*TASK DESCRIPTION*.
Would you filter these records and copy every line that has the word "common"?

*DATASET RECORDS*.
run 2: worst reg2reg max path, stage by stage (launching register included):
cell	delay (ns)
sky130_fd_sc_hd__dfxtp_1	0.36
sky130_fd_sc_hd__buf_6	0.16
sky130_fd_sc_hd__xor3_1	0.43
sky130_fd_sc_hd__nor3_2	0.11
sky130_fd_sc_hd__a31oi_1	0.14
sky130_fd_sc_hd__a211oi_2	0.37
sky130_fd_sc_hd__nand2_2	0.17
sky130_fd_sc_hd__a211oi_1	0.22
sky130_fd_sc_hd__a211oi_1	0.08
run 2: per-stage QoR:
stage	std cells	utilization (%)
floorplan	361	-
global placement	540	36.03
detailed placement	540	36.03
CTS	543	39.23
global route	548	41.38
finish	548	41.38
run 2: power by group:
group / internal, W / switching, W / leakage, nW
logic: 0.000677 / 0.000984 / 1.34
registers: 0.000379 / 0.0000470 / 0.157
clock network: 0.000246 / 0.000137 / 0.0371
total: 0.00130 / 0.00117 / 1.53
## config.mk

```make
export PLATFORM = sky130hd
export DESIGN_NAME = hts_out_reg
export DESIGN_NICKNAME = d
export VERILOG_FILES = /design/src/hw/rtl/hts_pkg.sv /design/src/hw/rtl/hts_out_reg.sv
export SDC_FILE = /design/constraint.sdc
export NUM_CORES = 1
export LEC_CHECK = 0
export BUFFER_PORTS_ARGS = -buffer_cell sky130_fd_sc_hd__buf_2
export CAP_MARGIN = 15
export CORE_AREA = 2 2 39 41
export CTS_BUF_LIST = sky130_fd_sc_hd__clkbuf_4 sky130_fd_sc_hd__clkbuf_8
export DETAILED_ROUTE_END_ITERATION = 10
export DIE_AREA = 0 0 41 43
export MAX_ROUTING_LAYER = met4
export SETUP_SLACK_MARGIN = 0.15
export SYNTH_ARGS = -nofsm -noshare
export SYNTH_HDL_FRONTEND = slang
export SYNTH_SLANG_ARGS = --single-unit
```

## constraint.sdc

```tcl
create_clock -name clk -period 1.5 [get_ports clk]
set_clock_uncertainty 0.15 [all_clocks]
set_input_delay 0.225 -clock clk [delete_from_list [all_inputs] [get_ports clk]]
set_output_delay 0.225 -clock clk [all_outputs]
set_load 0.05 [all_outputs]
```
## config.mk

```make
export PLATFORM = sky130hd
export DESIGN_NAME = hts_walker
export DESIGN_NICKNAME = d
export VERILOG_FILES = /design/src/hw/rtl/hts_pkg.sv /design/src/hw/rtl/hts_walker.sv
export SDC_FILE = /design/constraint.sdc
export NUM_CORES = 1
export LEC_CHECK = 0
export BUFFER_PORTS_ARGS = -buffer_cell sky130_fd_sc_hd__buf_2
export CORE_AREA = 2 2 96 98
export CTS_BUF_LIST = sky130_fd_sc_hd__clkbuf_8
export DETAILED_ROUTE_END_ITERATION = 10
export DIE_AREA = 0 0 98 100
export GPL_TIMING_DRIVEN = 0
export PLACE_DENSITY = 0.66
export REMOVE_ABC_BUFFERS = 1
export SYNTH_ARGS = -nofsm -noshare
export SYNTH_HDL_FRONTEND = slang
export SYNTH_SLANG_ARGS = --single-unit
```

## constraint.sdc

```tcl
create_clock -name clk -period 7.41 [get_ports clk]
set_input_delay 1.482 -clock clk [delete_from_list [all_inputs] [get_ports clk]]
set_output_delay 1.482 -clock clk [all_outputs]
set_load 0.02 [all_outputs]
```

## src/hw/rtl/hts_pkg.sv

```systemverilog
// ----------------------------------------------------------------------------
// hts_pkg
// Types and constants shared by the Huffman tree string decoder modules.
// ----------------------------------------------------------------------------
`default_nettype none

package hts_pkg;

  localparam int NODE_DEPTH_DEF = 256;

  localparam logic [7:0] LEAF_MARK  = 8'hFF;
  localparam logic [7:0] TERMINATOR = 8'h7C;

  localparam logic FUNC_WRITE  = 1'b0;
  localparam logic FUNC_DECODE = 1'b1;

  typedef struct packed {
    logic       func;
    logic [7:0] node_index;
    logic [7:0] node_symbol;
    logic [7:0] node_left;
    logic [7:0] node_right;
    logic [7:0] data_byte;
  } in_item_t;

  typedef struct packed {
    logic [7:0] symbol;
    logic       end_of_string;
    logic       last_of_run;
  } out_item_t;

  typedef struct packed {
    logic [7:0] symbol;
    logic [7:0] left;
    logic [7:0] right;
  } node_t;

  typedef struct packed {
    logic      valid;
    out_item_t item;
  } push_t;

  typedef enum logic [2:0] {
    ST_IDLE,
    ST_ROOT_WAIT,
    ST_CUR_WAIT,
    ST_NEXT_WAIT,
    ST_FLUSH
  } walk_state_t;

endpackage

`default_nettype wire

```

## src/hw/rtl/hts_walker.sv

```systemverilog
// ----------------------------------------------------------------------------
// hts_walker
// Tree walk sequencer: loads nodes, walks code bits through the node table
// one bit per read, and holds one pending symbol so the last one is marked.
// ----------------------------------------------------------------------------
`default_nettype none

module hts_walker
  import hts_pkg::*;
(
  input  wire logic       clk,
  input  wire logic       rst_n,
  input  wire logic       in_valid,
  input  wire in_item_t   in_item,
  output logic            in_stall,
  input  wire logic       cfg_valid,
  input  wire logic [7:0] cfg_data,
  output logic            cfg_ready,
  input  wire logic       out_free,
  output push_t           push,
  output logic            wr_en,
  output logic [7:0]      wr_idx,
  output node_t           wr_node,
  output logic            rd_en,
  output logic [7:0]      rd_idx,
  input  wire node_t      rd_node
);

  walk_state_t state_r, state_nxt;
  logic [7:0]  root_r, root_nxt;
  logic [7:0]  walk_pos_r, walk_pos_nxt;
  logic [7:0]  bits_r, bits_nxt;
  logic [2:0]  cnt_r, cnt_nxt;
  node_t       root_data_r, root_data_nxt;
  logic [7:0]  next_idx_r, next_idx_nxt;
  logic        pend_valid_r, pend_valid_nxt;
  logic [7:0]  pend_sym_r, pend_sym_nxt;
  logic        pend_term_r, pend_term_nxt;

  logic  accept;
  logic  rd_leaf;
  logic  term;
  node_t base;
  logic  [7:0] child;

  assign in_stall  = (state_r != ST_IDLE);
  assign cfg_ready = (state_r == ST_IDLE);
  assign accept    = in_valid && !in_stall;

  assign wr_en   = accept && (in_item.func == FUNC_WRITE);
  assign wr_idx  = in_item.node_index;
  assign wr_node = '{symbol: in_item.node_symbol, left: in_item.node_left,
                     right: in_item.node_right};

  assign rd_leaf = (rd_node.left == LEAF_MARK);
  assign term    = rd_leaf && (rd_node.symbol == TERMINATOR);

  always_ff @(posedge clk) begin
    if (!rst_n) begin
      state_r      <= ST_IDLE;
      root_r       <= '0;
      walk_pos_r   <= '0;
      pend_valid_r <= 1'b0;
    end else begin
      state_r      <= state_nxt;
      root_r       <= root_nxt;
      walk_pos_r   <= walk_pos_nxt;
      pend_valid_r <= pend_valid_nxt;
    end
  end

  always_ff @(posedge clk) begin
    bits_r      <= bits_nxt;
    cnt_r       <= cnt_nxt;
    root_data_r <= root_data_nxt;
    next_idx_r  <= next_idx_nxt;
    pend_sym_r  <= pend_sym_nxt;
    pend_term_r <= pend_term_nxt;
  end

  always_comb begin
    state_nxt      = state_r;
    root_nxt       = root_r;
    walk_pos_nxt   = walk_pos_r;
    bits_nxt       = bits_r;
    cnt_nxt        = cnt_r;
    root_data_nxt  = root_data_r;
    next_idx_nxt   = next_idx_r;
    pend_valid_nxt = pend_valid_r;
    pend_sym_nxt   = pend_sym_r;
    pend_term_nxt  = pend_term_r;
    push           = '0;
    rd_en          = 1'b0;
    rd_idx         = root_r;
    base           = rd_node;
    child          = '0;

    case (state_r)
      ST_IDLE: begin
        if (cfg_valid) begin
          root_nxt     = cfg_data;
          walk_pos_nxt = cfg_data;
        end
        if (accept && (in_item.func == FUNC_DECODE)) begin
          rd_en     = 1'b1;
          rd_idx    = root_r;
          bits_nxt  = in_item.data_byte;
          state_nxt = ST_ROOT_WAIT;
        end
      end

      ST_ROOT_WAIT: begin
        if (rd_leaf) begin
          walk_pos_nxt = root_r;
          state_nxt    = ST_IDLE;
        end else begin
          root_data_nxt = rd_node;
          rd_en         = 1'b1;
          rd_idx        = walk_pos_r;
          state_nxt     = ST_CUR_WAIT;
        end
      end

      ST_CUR_WAIT: begin
        base         = rd_leaf ? root_data_r : rd_node;
        child        = bits_r[7] ? base.right : base.left;
        rd_en        = 1'b1;
        rd_idx       = child;
        next_idx_nxt = child;
        bits_nxt     = {bits_r[6:0], 1'b0};
        cnt_nxt      = '0;
        state_nxt    = ST_NEXT_WAIT;
      end

      ST_NEXT_WAIT: begin
        if (!(rd_leaf && pend_valid_r && !out_free)) begin
          if (rd_leaf) begin
            push.valid                = pend_valid_r;
            push.item.symbol          = pend_sym_r;
            push.item.end_of_string   = pend_term_r;
            push.item.last_of_run     = 1'b0;
            pend_valid_nxt            = 1'b1;
            pend_sym_nxt              = rd_node.symbol;
            pend_term_nxt             = term;
            walk_pos_nxt              = root_r;
            base                      = root_data_r;
          end else begin
            walk_pos_nxt = next_idx_r;
            base         = rd_node;
          end
          if (term || (cnt_r == 3'd7)) begin
            state_nxt = ST_FLUSH;
          end else begin
            child        = bits_r[7] ? base.right : base.left;
            rd_en        = 1'b1;
            rd_idx       = child;
            next_idx_nxt = child;
            bits_nxt     = {bits_r[6:0], 1'b0};
            cnt_nxt      = cnt_r + 3'd1;
          end
        end
      end

      ST_FLUSH: begin
        if (!pend_valid_r) begin
          state_nxt = ST_IDLE;
        end else if (out_free) begin
          push.valid              = 1'b1;
          push.item.symbol        = pend_sym_r;
          push.item.end_of_string = pend_term_r;
          push.item.last_of_run   = 1'b1;
          pend_valid_nxt          = 1'b0;
          state_nxt               = ST_IDLE;
        end
      end

      default: begin
        state_nxt = ST_IDLE;
      end
    endcase
  end

endmodule

`default_nettype wire

```

* After elaboration in Yosys (flattened, before gate mapping)
Index checks and enable logic that the tools add are counted.
Storage, ports and cells: register bits after elaboration 64, output and inout bits 55, logic and storage cells 92, bits of input ports 78
Operators by class: add/subtract/negate cells 1, bitwise gates (word level) 2, muxes and demuxes 42, reductions and logical operators 22, equality and inequality tests 14
Operators by type and width (count):
- $mux 8 | 12
- $pmux 8 s3 | 3
- $mux 11 | 4
- $pmux 11 s2 | 1
- $mux 3 | 7
- $mux 16 | 1
- $pmux 8 s2 | 1
- $pmux 3 s5 | 1
- $reduce_and 3->1 | 4
- $ne 2x2->1 const B | 5
- $reduce_bool 3->1 | 3
- $eq 8x7->1 const B | 1
- $eq 8x8->1 const B | 1
- $mux 1 | 8
- $reduce_and 4->1 | 2
- $eq 3x2->1 const B | 2
- $eq 3x3->1 const B | 2
- $logic_and 1x1->1 | 6
- $pmux 3 s2 | 1
- $pmux 1 s4 | 1
- $reduce_bool 2->1 | 2
- $add 3x1->3 const B | 1
- $eq 3x1->1 const B | 1
- $logic_not 3->1 | 1
- 8 further kinds | 10

* Longest topological paths before layout
Gate-level depths: netlist (run 1).
depth after elaboration 6, gate-level depth with buffers 7, mapped depth without buffers 6

* Worst setup path before layout (run 1)
No wires, ideal clock.
kind input -> output, start point in rd_node[21] (netlist name), end point out rd_idx[0], path slack 2.853 ns, arrival time 3.075 ns, required time 5.928 ns, stages 5, buffers on the path 0, path through and4b_1 a41oi_1 o21ai_1 a21oi_2 a221o_1
Between the ends: cells in the longest elaborated chain, start to end 6
Ends and longest elaborated chain:
- start, declared | line hts_walker.sv:26 | input wire node_t rd_node
- $eq 8x7->1 | line hts_walker.sv:56 | assign term = rd_leaf && (rd_node.symbol == TERMINATOR);
- $logic_and 1x1->1 | line hts_walker.sv:56
- $logic_or 1x1->1 | line hts_walker.sv:151 | if (term || (cnt_r == 3'd7)) begin
- $mux 8 | line hts_walker.sv:151
- $mux 8 | line hts_walker.sv:136 | if (!(rd_leaf && pend_valid_r && !out_free)) begin
- $pmux 8 s3 | line hts_walker.sv:98 | case (state_r)
- end, declared | line hts_walker.sv:25 | output logic [7:0] rd_idx,
No other way between the ends.

* Worst setup path after layout (run 1)
start point in rd_node[14] (netlist name), end point out rd_idx[5]
Between the ends: cells in the longest elaborated chain, start to end 6, elaborated cells on any way between the ends 11, those cells by class eq/ne (1); mux (6); reduce/logical (4)
Ends and longest elaborated chain:
- $eq 8x8->1 (*) | line hts_walker.sv:55 | assign rd_leaf = (rd_node.left == LEAF_MARK);
- $mux 16 / $logic_and 1x1->1 (equally long branches) | line hts_walker.sv:125, hts_walker.sv:137, hts_walker.sv:56
- $mux 8 / $logic_or 1x1->1 (equally long branches) | line hts_walker.sv:154, hts_walker.sv:151
- $mux 8 | line hts_walker.sv:151
- $mux 8 | line hts_walker.sv:136
- $pmux 8 s3 (*) | line hts_walker.sv:98
Mark *: on every way between the ends. The rest lies on a longest branch, timed or not.

==> results of run 1 <==
## per-stage QoR
step	instance area (um2)	worst slack, ns	total power, uW	std cells
after floorplan	3120	2.81	502	263
after global placement	3600	2.04	544	442
after detailed placement	3600	2.00	549	442
after CTS	3780	1.98	819	457
after global routing	3780	1.85	847	457
final	3780	2.02	813	457
## cell usage in the layout (no fill, tap or decap), types with 2 or more instances in the layout
master	instances
mux2i_1	8
nand2_2	2
and2_1	13
nand2_1	46
mux2_2	13
mux2_4	10
o31a_1	7
and4_4	2
nand2b_1	4
buf_2	68
inv_1	9
nor2_1	7
and3_1	3
dfxtp_1	20
nand3_1	2
clkbuf_8	9
a221o_1	8
ha_1	2
o21ai_0	9
a21boi_0	9
a21oi_1	13
o21ai_1	2
edfxtp_1	44
o21a_1	15
## cell families after synthesis
kind of cell | synth area share
and+or+nand+nor | 0.131
AOI/OAI and AO/OA | 0.156
DFF | 0.504
buffers and inverters | 0.0919
muxes | 0.110
adders and majority gates | 0.00732
## metal layers
| metal | GRT usage | vias to the layer above |
|---|---|---|
| li1 | - | 1154 |
| met1 | 0.238 | 1173 |
| met2 | 0.258 | 112 |
| met3 | 0.119 | 7 |
| met4 | 0.0438 | 0 |
| met5 | 0.0513 | - |
## path summary, 6_finish.rpt
path,startpoint,endpoint,slack (ns)
hold / removal,root_r[2]$_SDFFE_PN0P_,root_r[2]$_SDFFE_PN0P_,0.50
setup / recovery,rd_node[14],rd_idx[5],2.02
hold reg to reg,root_r[2]$_SDFFE_PN0P_,root_r[2]$_SDFFE_PN0P_,0.50
setup reg to reg,cnt_r[0]$_SDFFCE_PN0P_,cnt_r[0]$_SDFFCE_PN0P_,4.88
## power breakdown
part	total, uW	internal (uW)	switching (uW)	leakage, uW
Sequential	420	407	13.2	0.000573
Clock	272	147	125	0.000105
Combinational	121	52.2	68.6	0.000864
## state kept, by name (all words and copies together) (netlist names)
register / flops
root_data_r: 16
bits_r: 8
next_idx_r: 8
pend_sym_r: 8
root_r: 8
walk_pos_r: 8
cnt_r: 3
state_r: 3
pend_term_r: 1
pend_valid_r: 1
## layout make-up
cell class | count | area share
clock buffers | 9 | 0.0328
clock inverters | 6 | 0.0129
inverters | 4 | 0.00397
multi-input cells | 195 | 0.368
flip-flops and latches | 64 | 0.456
well taps | 111 | 0.0368
repair buffers | 68 | 0.0901
## worst register-to-register path, cell delays in order (launching register included)
cell      delay, ns
edfxtp_1       0.39
ha_1           0.21
ha_1           0.17
a41oi_1        0.32
o21ai_1        0.19
a21oi_2        0.86
## Yosys cell counts, types with 2 or more instances
cell      instances
dfxtp_1          20
o21ai_0           9
a21boi_0          9
edfxtp_1         44
buf_4            33
mux2i_1           8
clkbuf_1          7
mux2_2           13
o21a_1           15
nand3_1           2
a221o_1           8
nand2b_1          4
ha_1              2
mux2_4           10
buf_2             2
nand2_1          46
a21oi_1          13
and4_4            2
and3_1            3
and2_1           13
o21ai_1           2
nand2_2           2
inv_1             4
o31a_1            7
nor2_1            7
==> summary.md, run 1 <==
| Metric | Value |
|---|---|
| Core Rows | 35 |
| Setup TNS | 0 ns |
| Crit path launch type | input port |
| Worst hold stages | 2 |
| First-pass GRT wire length | 13700 um |
| Final Core Density | 0.425 |
| Register area share after synthesis | 0.504 |
| NumNets Final | 422 |
| Mapped cell area | 3420 um2 |
| Synth area leader | edfxtp_1 |
| Metal3 WL | 1080 um |
| Setup crit end kind | output port |
| Post-synth top area share | 0.387 |
| Critical Path RT | 5.93 ns |
| DR iter-0 viols | 165 |
| Routed WL per cell | 19.8 um |
| Number of synthesized register bits | 64 |
| Chip width | 98 um |
| Tot GR Track Use | 0.186 |
| Worst setup path class | in -> out |
| Core area | 8890 um2 |
| Fillers | 868 |
| Die area | 9800 um2 |
| Stages on worst setup path | 7 |
| Number of remaining DRC errors | 0 |
| Most frequent CP cell | buf_2 |
| Number of library cell types mapped by synthesis | 47 |
| Number of flops mapped to enable cells by yosys | 44 |
| Final Max Tran Viols | 0 |
| Clock sink count | 64 |
| Post-Route WL | 9050 um |
| Clock Pin Slew Worst Setup and Hold Paths | 0.06 ns |
| Initial antenna violation count | 0 |
| Share of layout cells above drive strength 1 | 0.324 |
| Crit-path cells | buf_2 -> and4_4 -> nand2_2 -> o21ai_1 -> a21oi_2 -> a221o_1 -> buf_2 |
| Ant diodes | 0 |
| Via count | 2446 |
| First-pass detailed-route iteration total | 4 |
| Setup Buffers After CTS | 0 |
| Mapped Avg Cell Area | 11.1 um2 |
| Clock tree from TritonCTS | yes |
| Hold violation count in the final report | 0 |
| Synth-to-Final Area Change | 10.5% |
| Crit path DAT | 3.91 ns |
| Worst-Skew Late Latency | 0.35 ns |
| WHS | 0.501 ns |
| Period minus WS final | 5.39 ns |
| Worst Tran Pin Value | 1.10 ns |
| Peak per-stage delay on the critical path | 0.86 ns |
| Yosys warning total | 0 |
| Max Cap Violations | 0 |
| Pin count of the biggest net entering global routing | 28 |
| Clk_skew | 0.0154 ns |
| Sequential standard cell area | 1720 um2 |
| Delay-heaviest family, CP | compound AO/OA/AOI/OAI gates |
| Multi-input gate area | 1390 um2 |
| Synth async-reset ratio | 0 |
| P_leak | 0.00154 uW |
| M1 WL | 4010 um |
| Initial core utilization | 0.385 |
| Vias in the first global route | 2467 |
| R2r worst-path depth | 5 |
| Final HPWL DP | 6330 um |
| Die Y | 100 um |
| Post-CTS Resized | 0 |
| IO buf count | 68 |
| GR Overflow Total | 0 |
| Fmax | 185 MHz |
| GP Congestion | 0.831 |
| Htree depth | 3 |
| Peak supply drop | 0.130 mV |
| Status | complete, no violations |
| Hold_buf cts | 0 |
| Routed Antenna Nets | 0 |
| Tightest Hold Check Type | reg -> reg |
| Slowest-stage cell, CP | a21oi_2 |
| Slew HR | 0.265 |
| Largest fanout on the critical path | 27 |
| Max Used Layer | met4 |
| Synth area leaders | edfxtp_1, dfxtp_1, buf_4 |
| Main synth FF type | edfxtp_1 |
| Post-Syn Instances | 307 |
| PwrDens | 215 nW/um2 |
| Final setup viols | 0 |
| Met2 WL | 3880 um |
| Clk Tree Root Cell | clkbuf_8 |
| I/O pins | 133 |
| CP Buf/Inv Count | 2 |
| CTS max path bufs | 2 |
| Period utilisation layout | 0.728 |
| Vias per Instance | 5.35 |
| Number of CTS-inserted buffers | 9 |
| RSZ-0062 raised after global routing | false |
Note: power is estimated with default switching activity, not from simulation.
==> run 2, diff against run 1 <==
ABC_AREA = 1   (was not set)
CORE_AREA = 2 2 99 101   (was 2 2 96 98)
DIE_AREA = 0 0 101 103   (was 0 0 98 100)
clock period = 5.1 ns   (was 7.41 ns; I/O delays follow)
==> summary.md, run 2 <==
| Metric | Value |
|---|---|
| Mapped Avg Cell Area | 7.96 um2 |
| Clock share of power | 0.199 |
| Mapped cell area | 3660 um2 |
| Vias per Instance | 4.93 |
| RSZ-0062 raised after global routing | false |
| Most frequent CP cell | nand2_1 |
| Reg2reg setup slack | 2.93 ns |
| Number of CTS-inserted buffers | 9 |
| Pin count of the biggest net entering global routing | 43 |
| Share of layout cells above drive strength 1 | 0.202 |
| Switching Share | 0.409 |
| Register area share after synthesis | 0.470 |
| Post-CTS Resized | 0 |
| Synth area leaders | edfxtp_1, nand2_1, dfxtp_1 |
| Worst setup path class | in -> out |
| Hold violation count in the final report | 0 |
| Synth-to-Final Area Change | 9.40% |
| DR iter-0 viols | 149 |
| Fmax | 234 MHz |
| Peak per-stage delay on the critical path | 0.74 ns |
| Status | complete, no violations |
| Worst Setup EP | rd_idx[2] |
| Post-synth top cells | nand2_1, inv_1, edfxtp_1 |
| Number of synthesized register bits | 64 |
| Synth area leader | edfxtp_1 |
| Number of library cell types mapped by synthesis | 30 |
| Routed WL per cell | 15.3 um |
| Vias in the first global route | 2814 |
| Tightest Hold Check Type | reg -> reg |
| Worst Tran Pin Value | 1.24 ns |
| Core area | 9460 um2 |
| Htree depth | 3 |
| Worst-Skew Late Latency | 0.36 ns |
| CP Buf/Inv Count | 2 |
| Setup Buffers After CTS | 0 |
| Max Cap Violations | 0 |
| R2r worst-path depth | 7 |
| Setup TNS | 0 ns |
| Yosys warning total | 0 |
| Clk Tree Root Cell | clkbuf_8 |
| Post-Place Worst Slack | 0.768 ns |
| Setup crit end kind | output port |
| Initial core utilization | 0.387 |
| Crit path launch type | input port |
| Initial antenna violation count | 0 |
| IO buf count | 68 |
| Critical Path RT | 4.08 ns |
| Die Y | 103 um |
| Final setup viols | 0 |
| Slew HR | 0.170 |
| Main synth FF type | edfxtp_1 |
| Clk_skew | 0.0106 ns |
| Most frequent cells in the layout | nand2_1, buf_2, inv_1 |
| Crit path DAT | 3.25 ns |
| Clock tree from TritonCTS | yes |
| Number of flops mapped to enable cells by yosys | 44 |
| Number of remaining DRC errors | 0 |
| Worst Setup SP | rd_node[8] |
| Most common cell in the synthesized netlist | nand2_1 |
| Routed Antenna Nets | 0 |
| Worst R2R End | walk_pos_r[7]$_SDFFE_PN0P_ |
| Synth async-reset ratio | 0 |
| P_leak | 0.00186 uW |
| Pint | 1240 uW |
| Period utilisation layout | 0.838 |
| Tot GR Track Use | 0.186 |
| Ant diodes | 0 |
| PwrDens | 523 nW/um2 |
| Post-synth top area share | 0.361 |
| GR Overflow Total | 0 |
| Delay-heaviest family, CP | simple AND/OR/NAND/NOR gates |
| Stages on worst setup path | 10 |
| Largest register FFs | 16 |
| NumNets Final | 574 |
| Final HPWL DP | 6580 um |
| Comb pwr share | 0.397 |
| Hold_buf cts | 0 |
| Most common cell after layout, fill and taps aside | nand2_1 |
| Clock Pin Slew Worst Setup and Hold Paths | 0.06 ns |
| Worst r2r src | state_r[2]$_SDFFE_PN0P_ |
| Sequential Power Share | 0.405 |
| GP Congestion | 0.782 |
| Die area | 10400 um2 |
| Largest register by flop count | root_data_r |
| Setup ws final | 0.828 ns |
| First-pass detailed-route iteration total | 4 |
| Slowest-stage cell, CP | nand2_1 |
| Final Max Tran Viols | 0 |
| Chip width | 101 um |
| Post-Syn Instances | 460 |
| WHS | 0.474 ns |
| Core Rows | 36 |
| Via count | 3025 |
| Period minus WS final | 4.27 ns |
| Clock sink count | 64 |
| Peak supply drop | 0.169 mV |
| I/O pins | 133 |
| First-pass GRT wire length | 14300 um |
| Post-route total power | 2100 uW |
| Largest fanout on the critical path | 42 |
| NetSw | 856 uW |
| Post-Route WL | 9370 um |
| CTS max path bufs | 2 |
| Crit-path cells | buf_2 -> nand2_1 -> nor2_2 -> nand2_1 -> or2_2 -> nand3_1 -> nand2_1 -> nand2_1 -> nand3_1 -> buf_2 |
[run 2: cell types whose count changed in the layout (fill, tap and decap cells not counted), moves of 8 or more]
cell	before	now
o21ai_0	9	19
a221o_1	8	0
mux2_4	10	0
inv_1	9	55
nand2_1	46	131
mux2_2	13	0
mux2i_1	8	0
nand3_1	2	27
a21boi_0	9	0
nor2_1	7	43
and2_1	13	0
[run 2: metrics by stage]
stage	instances	area, um2	util
detailed placement	597	3820	0.404
global route	613	4000	0.423
CTS	613	4000	0.423
finish	613	4000	0.423
floorplan	415	3340	-
global placement	597	3820	0.404
[run 2: layout make-up]
class	count	area [um2]
Fill cell	989	5460
Sequential cell	64	1720
Multi-Input combinational cell	296	1410
Timing Repair Buffer	68	340
Inverter	55	209
Tap cell	114	143
Clock buffer	9	124
Clock inverter	7	56.3
[run 2: power by group through the flow]
stage               clock [uW]  combinational [uW]  sequential (uW)
floorplan                    0                 598              836
global placement             0                 820              853
detailed placement           0                 838              857
CTS                        425                 843              849
global route               440                 941              867
finish                     416                 831              848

*EXPECTED ANSWER*.
| Most common cell in the synthesized netlist | nand2_1 |
| Most common cell after layout, fill and taps aside | nand2_1 |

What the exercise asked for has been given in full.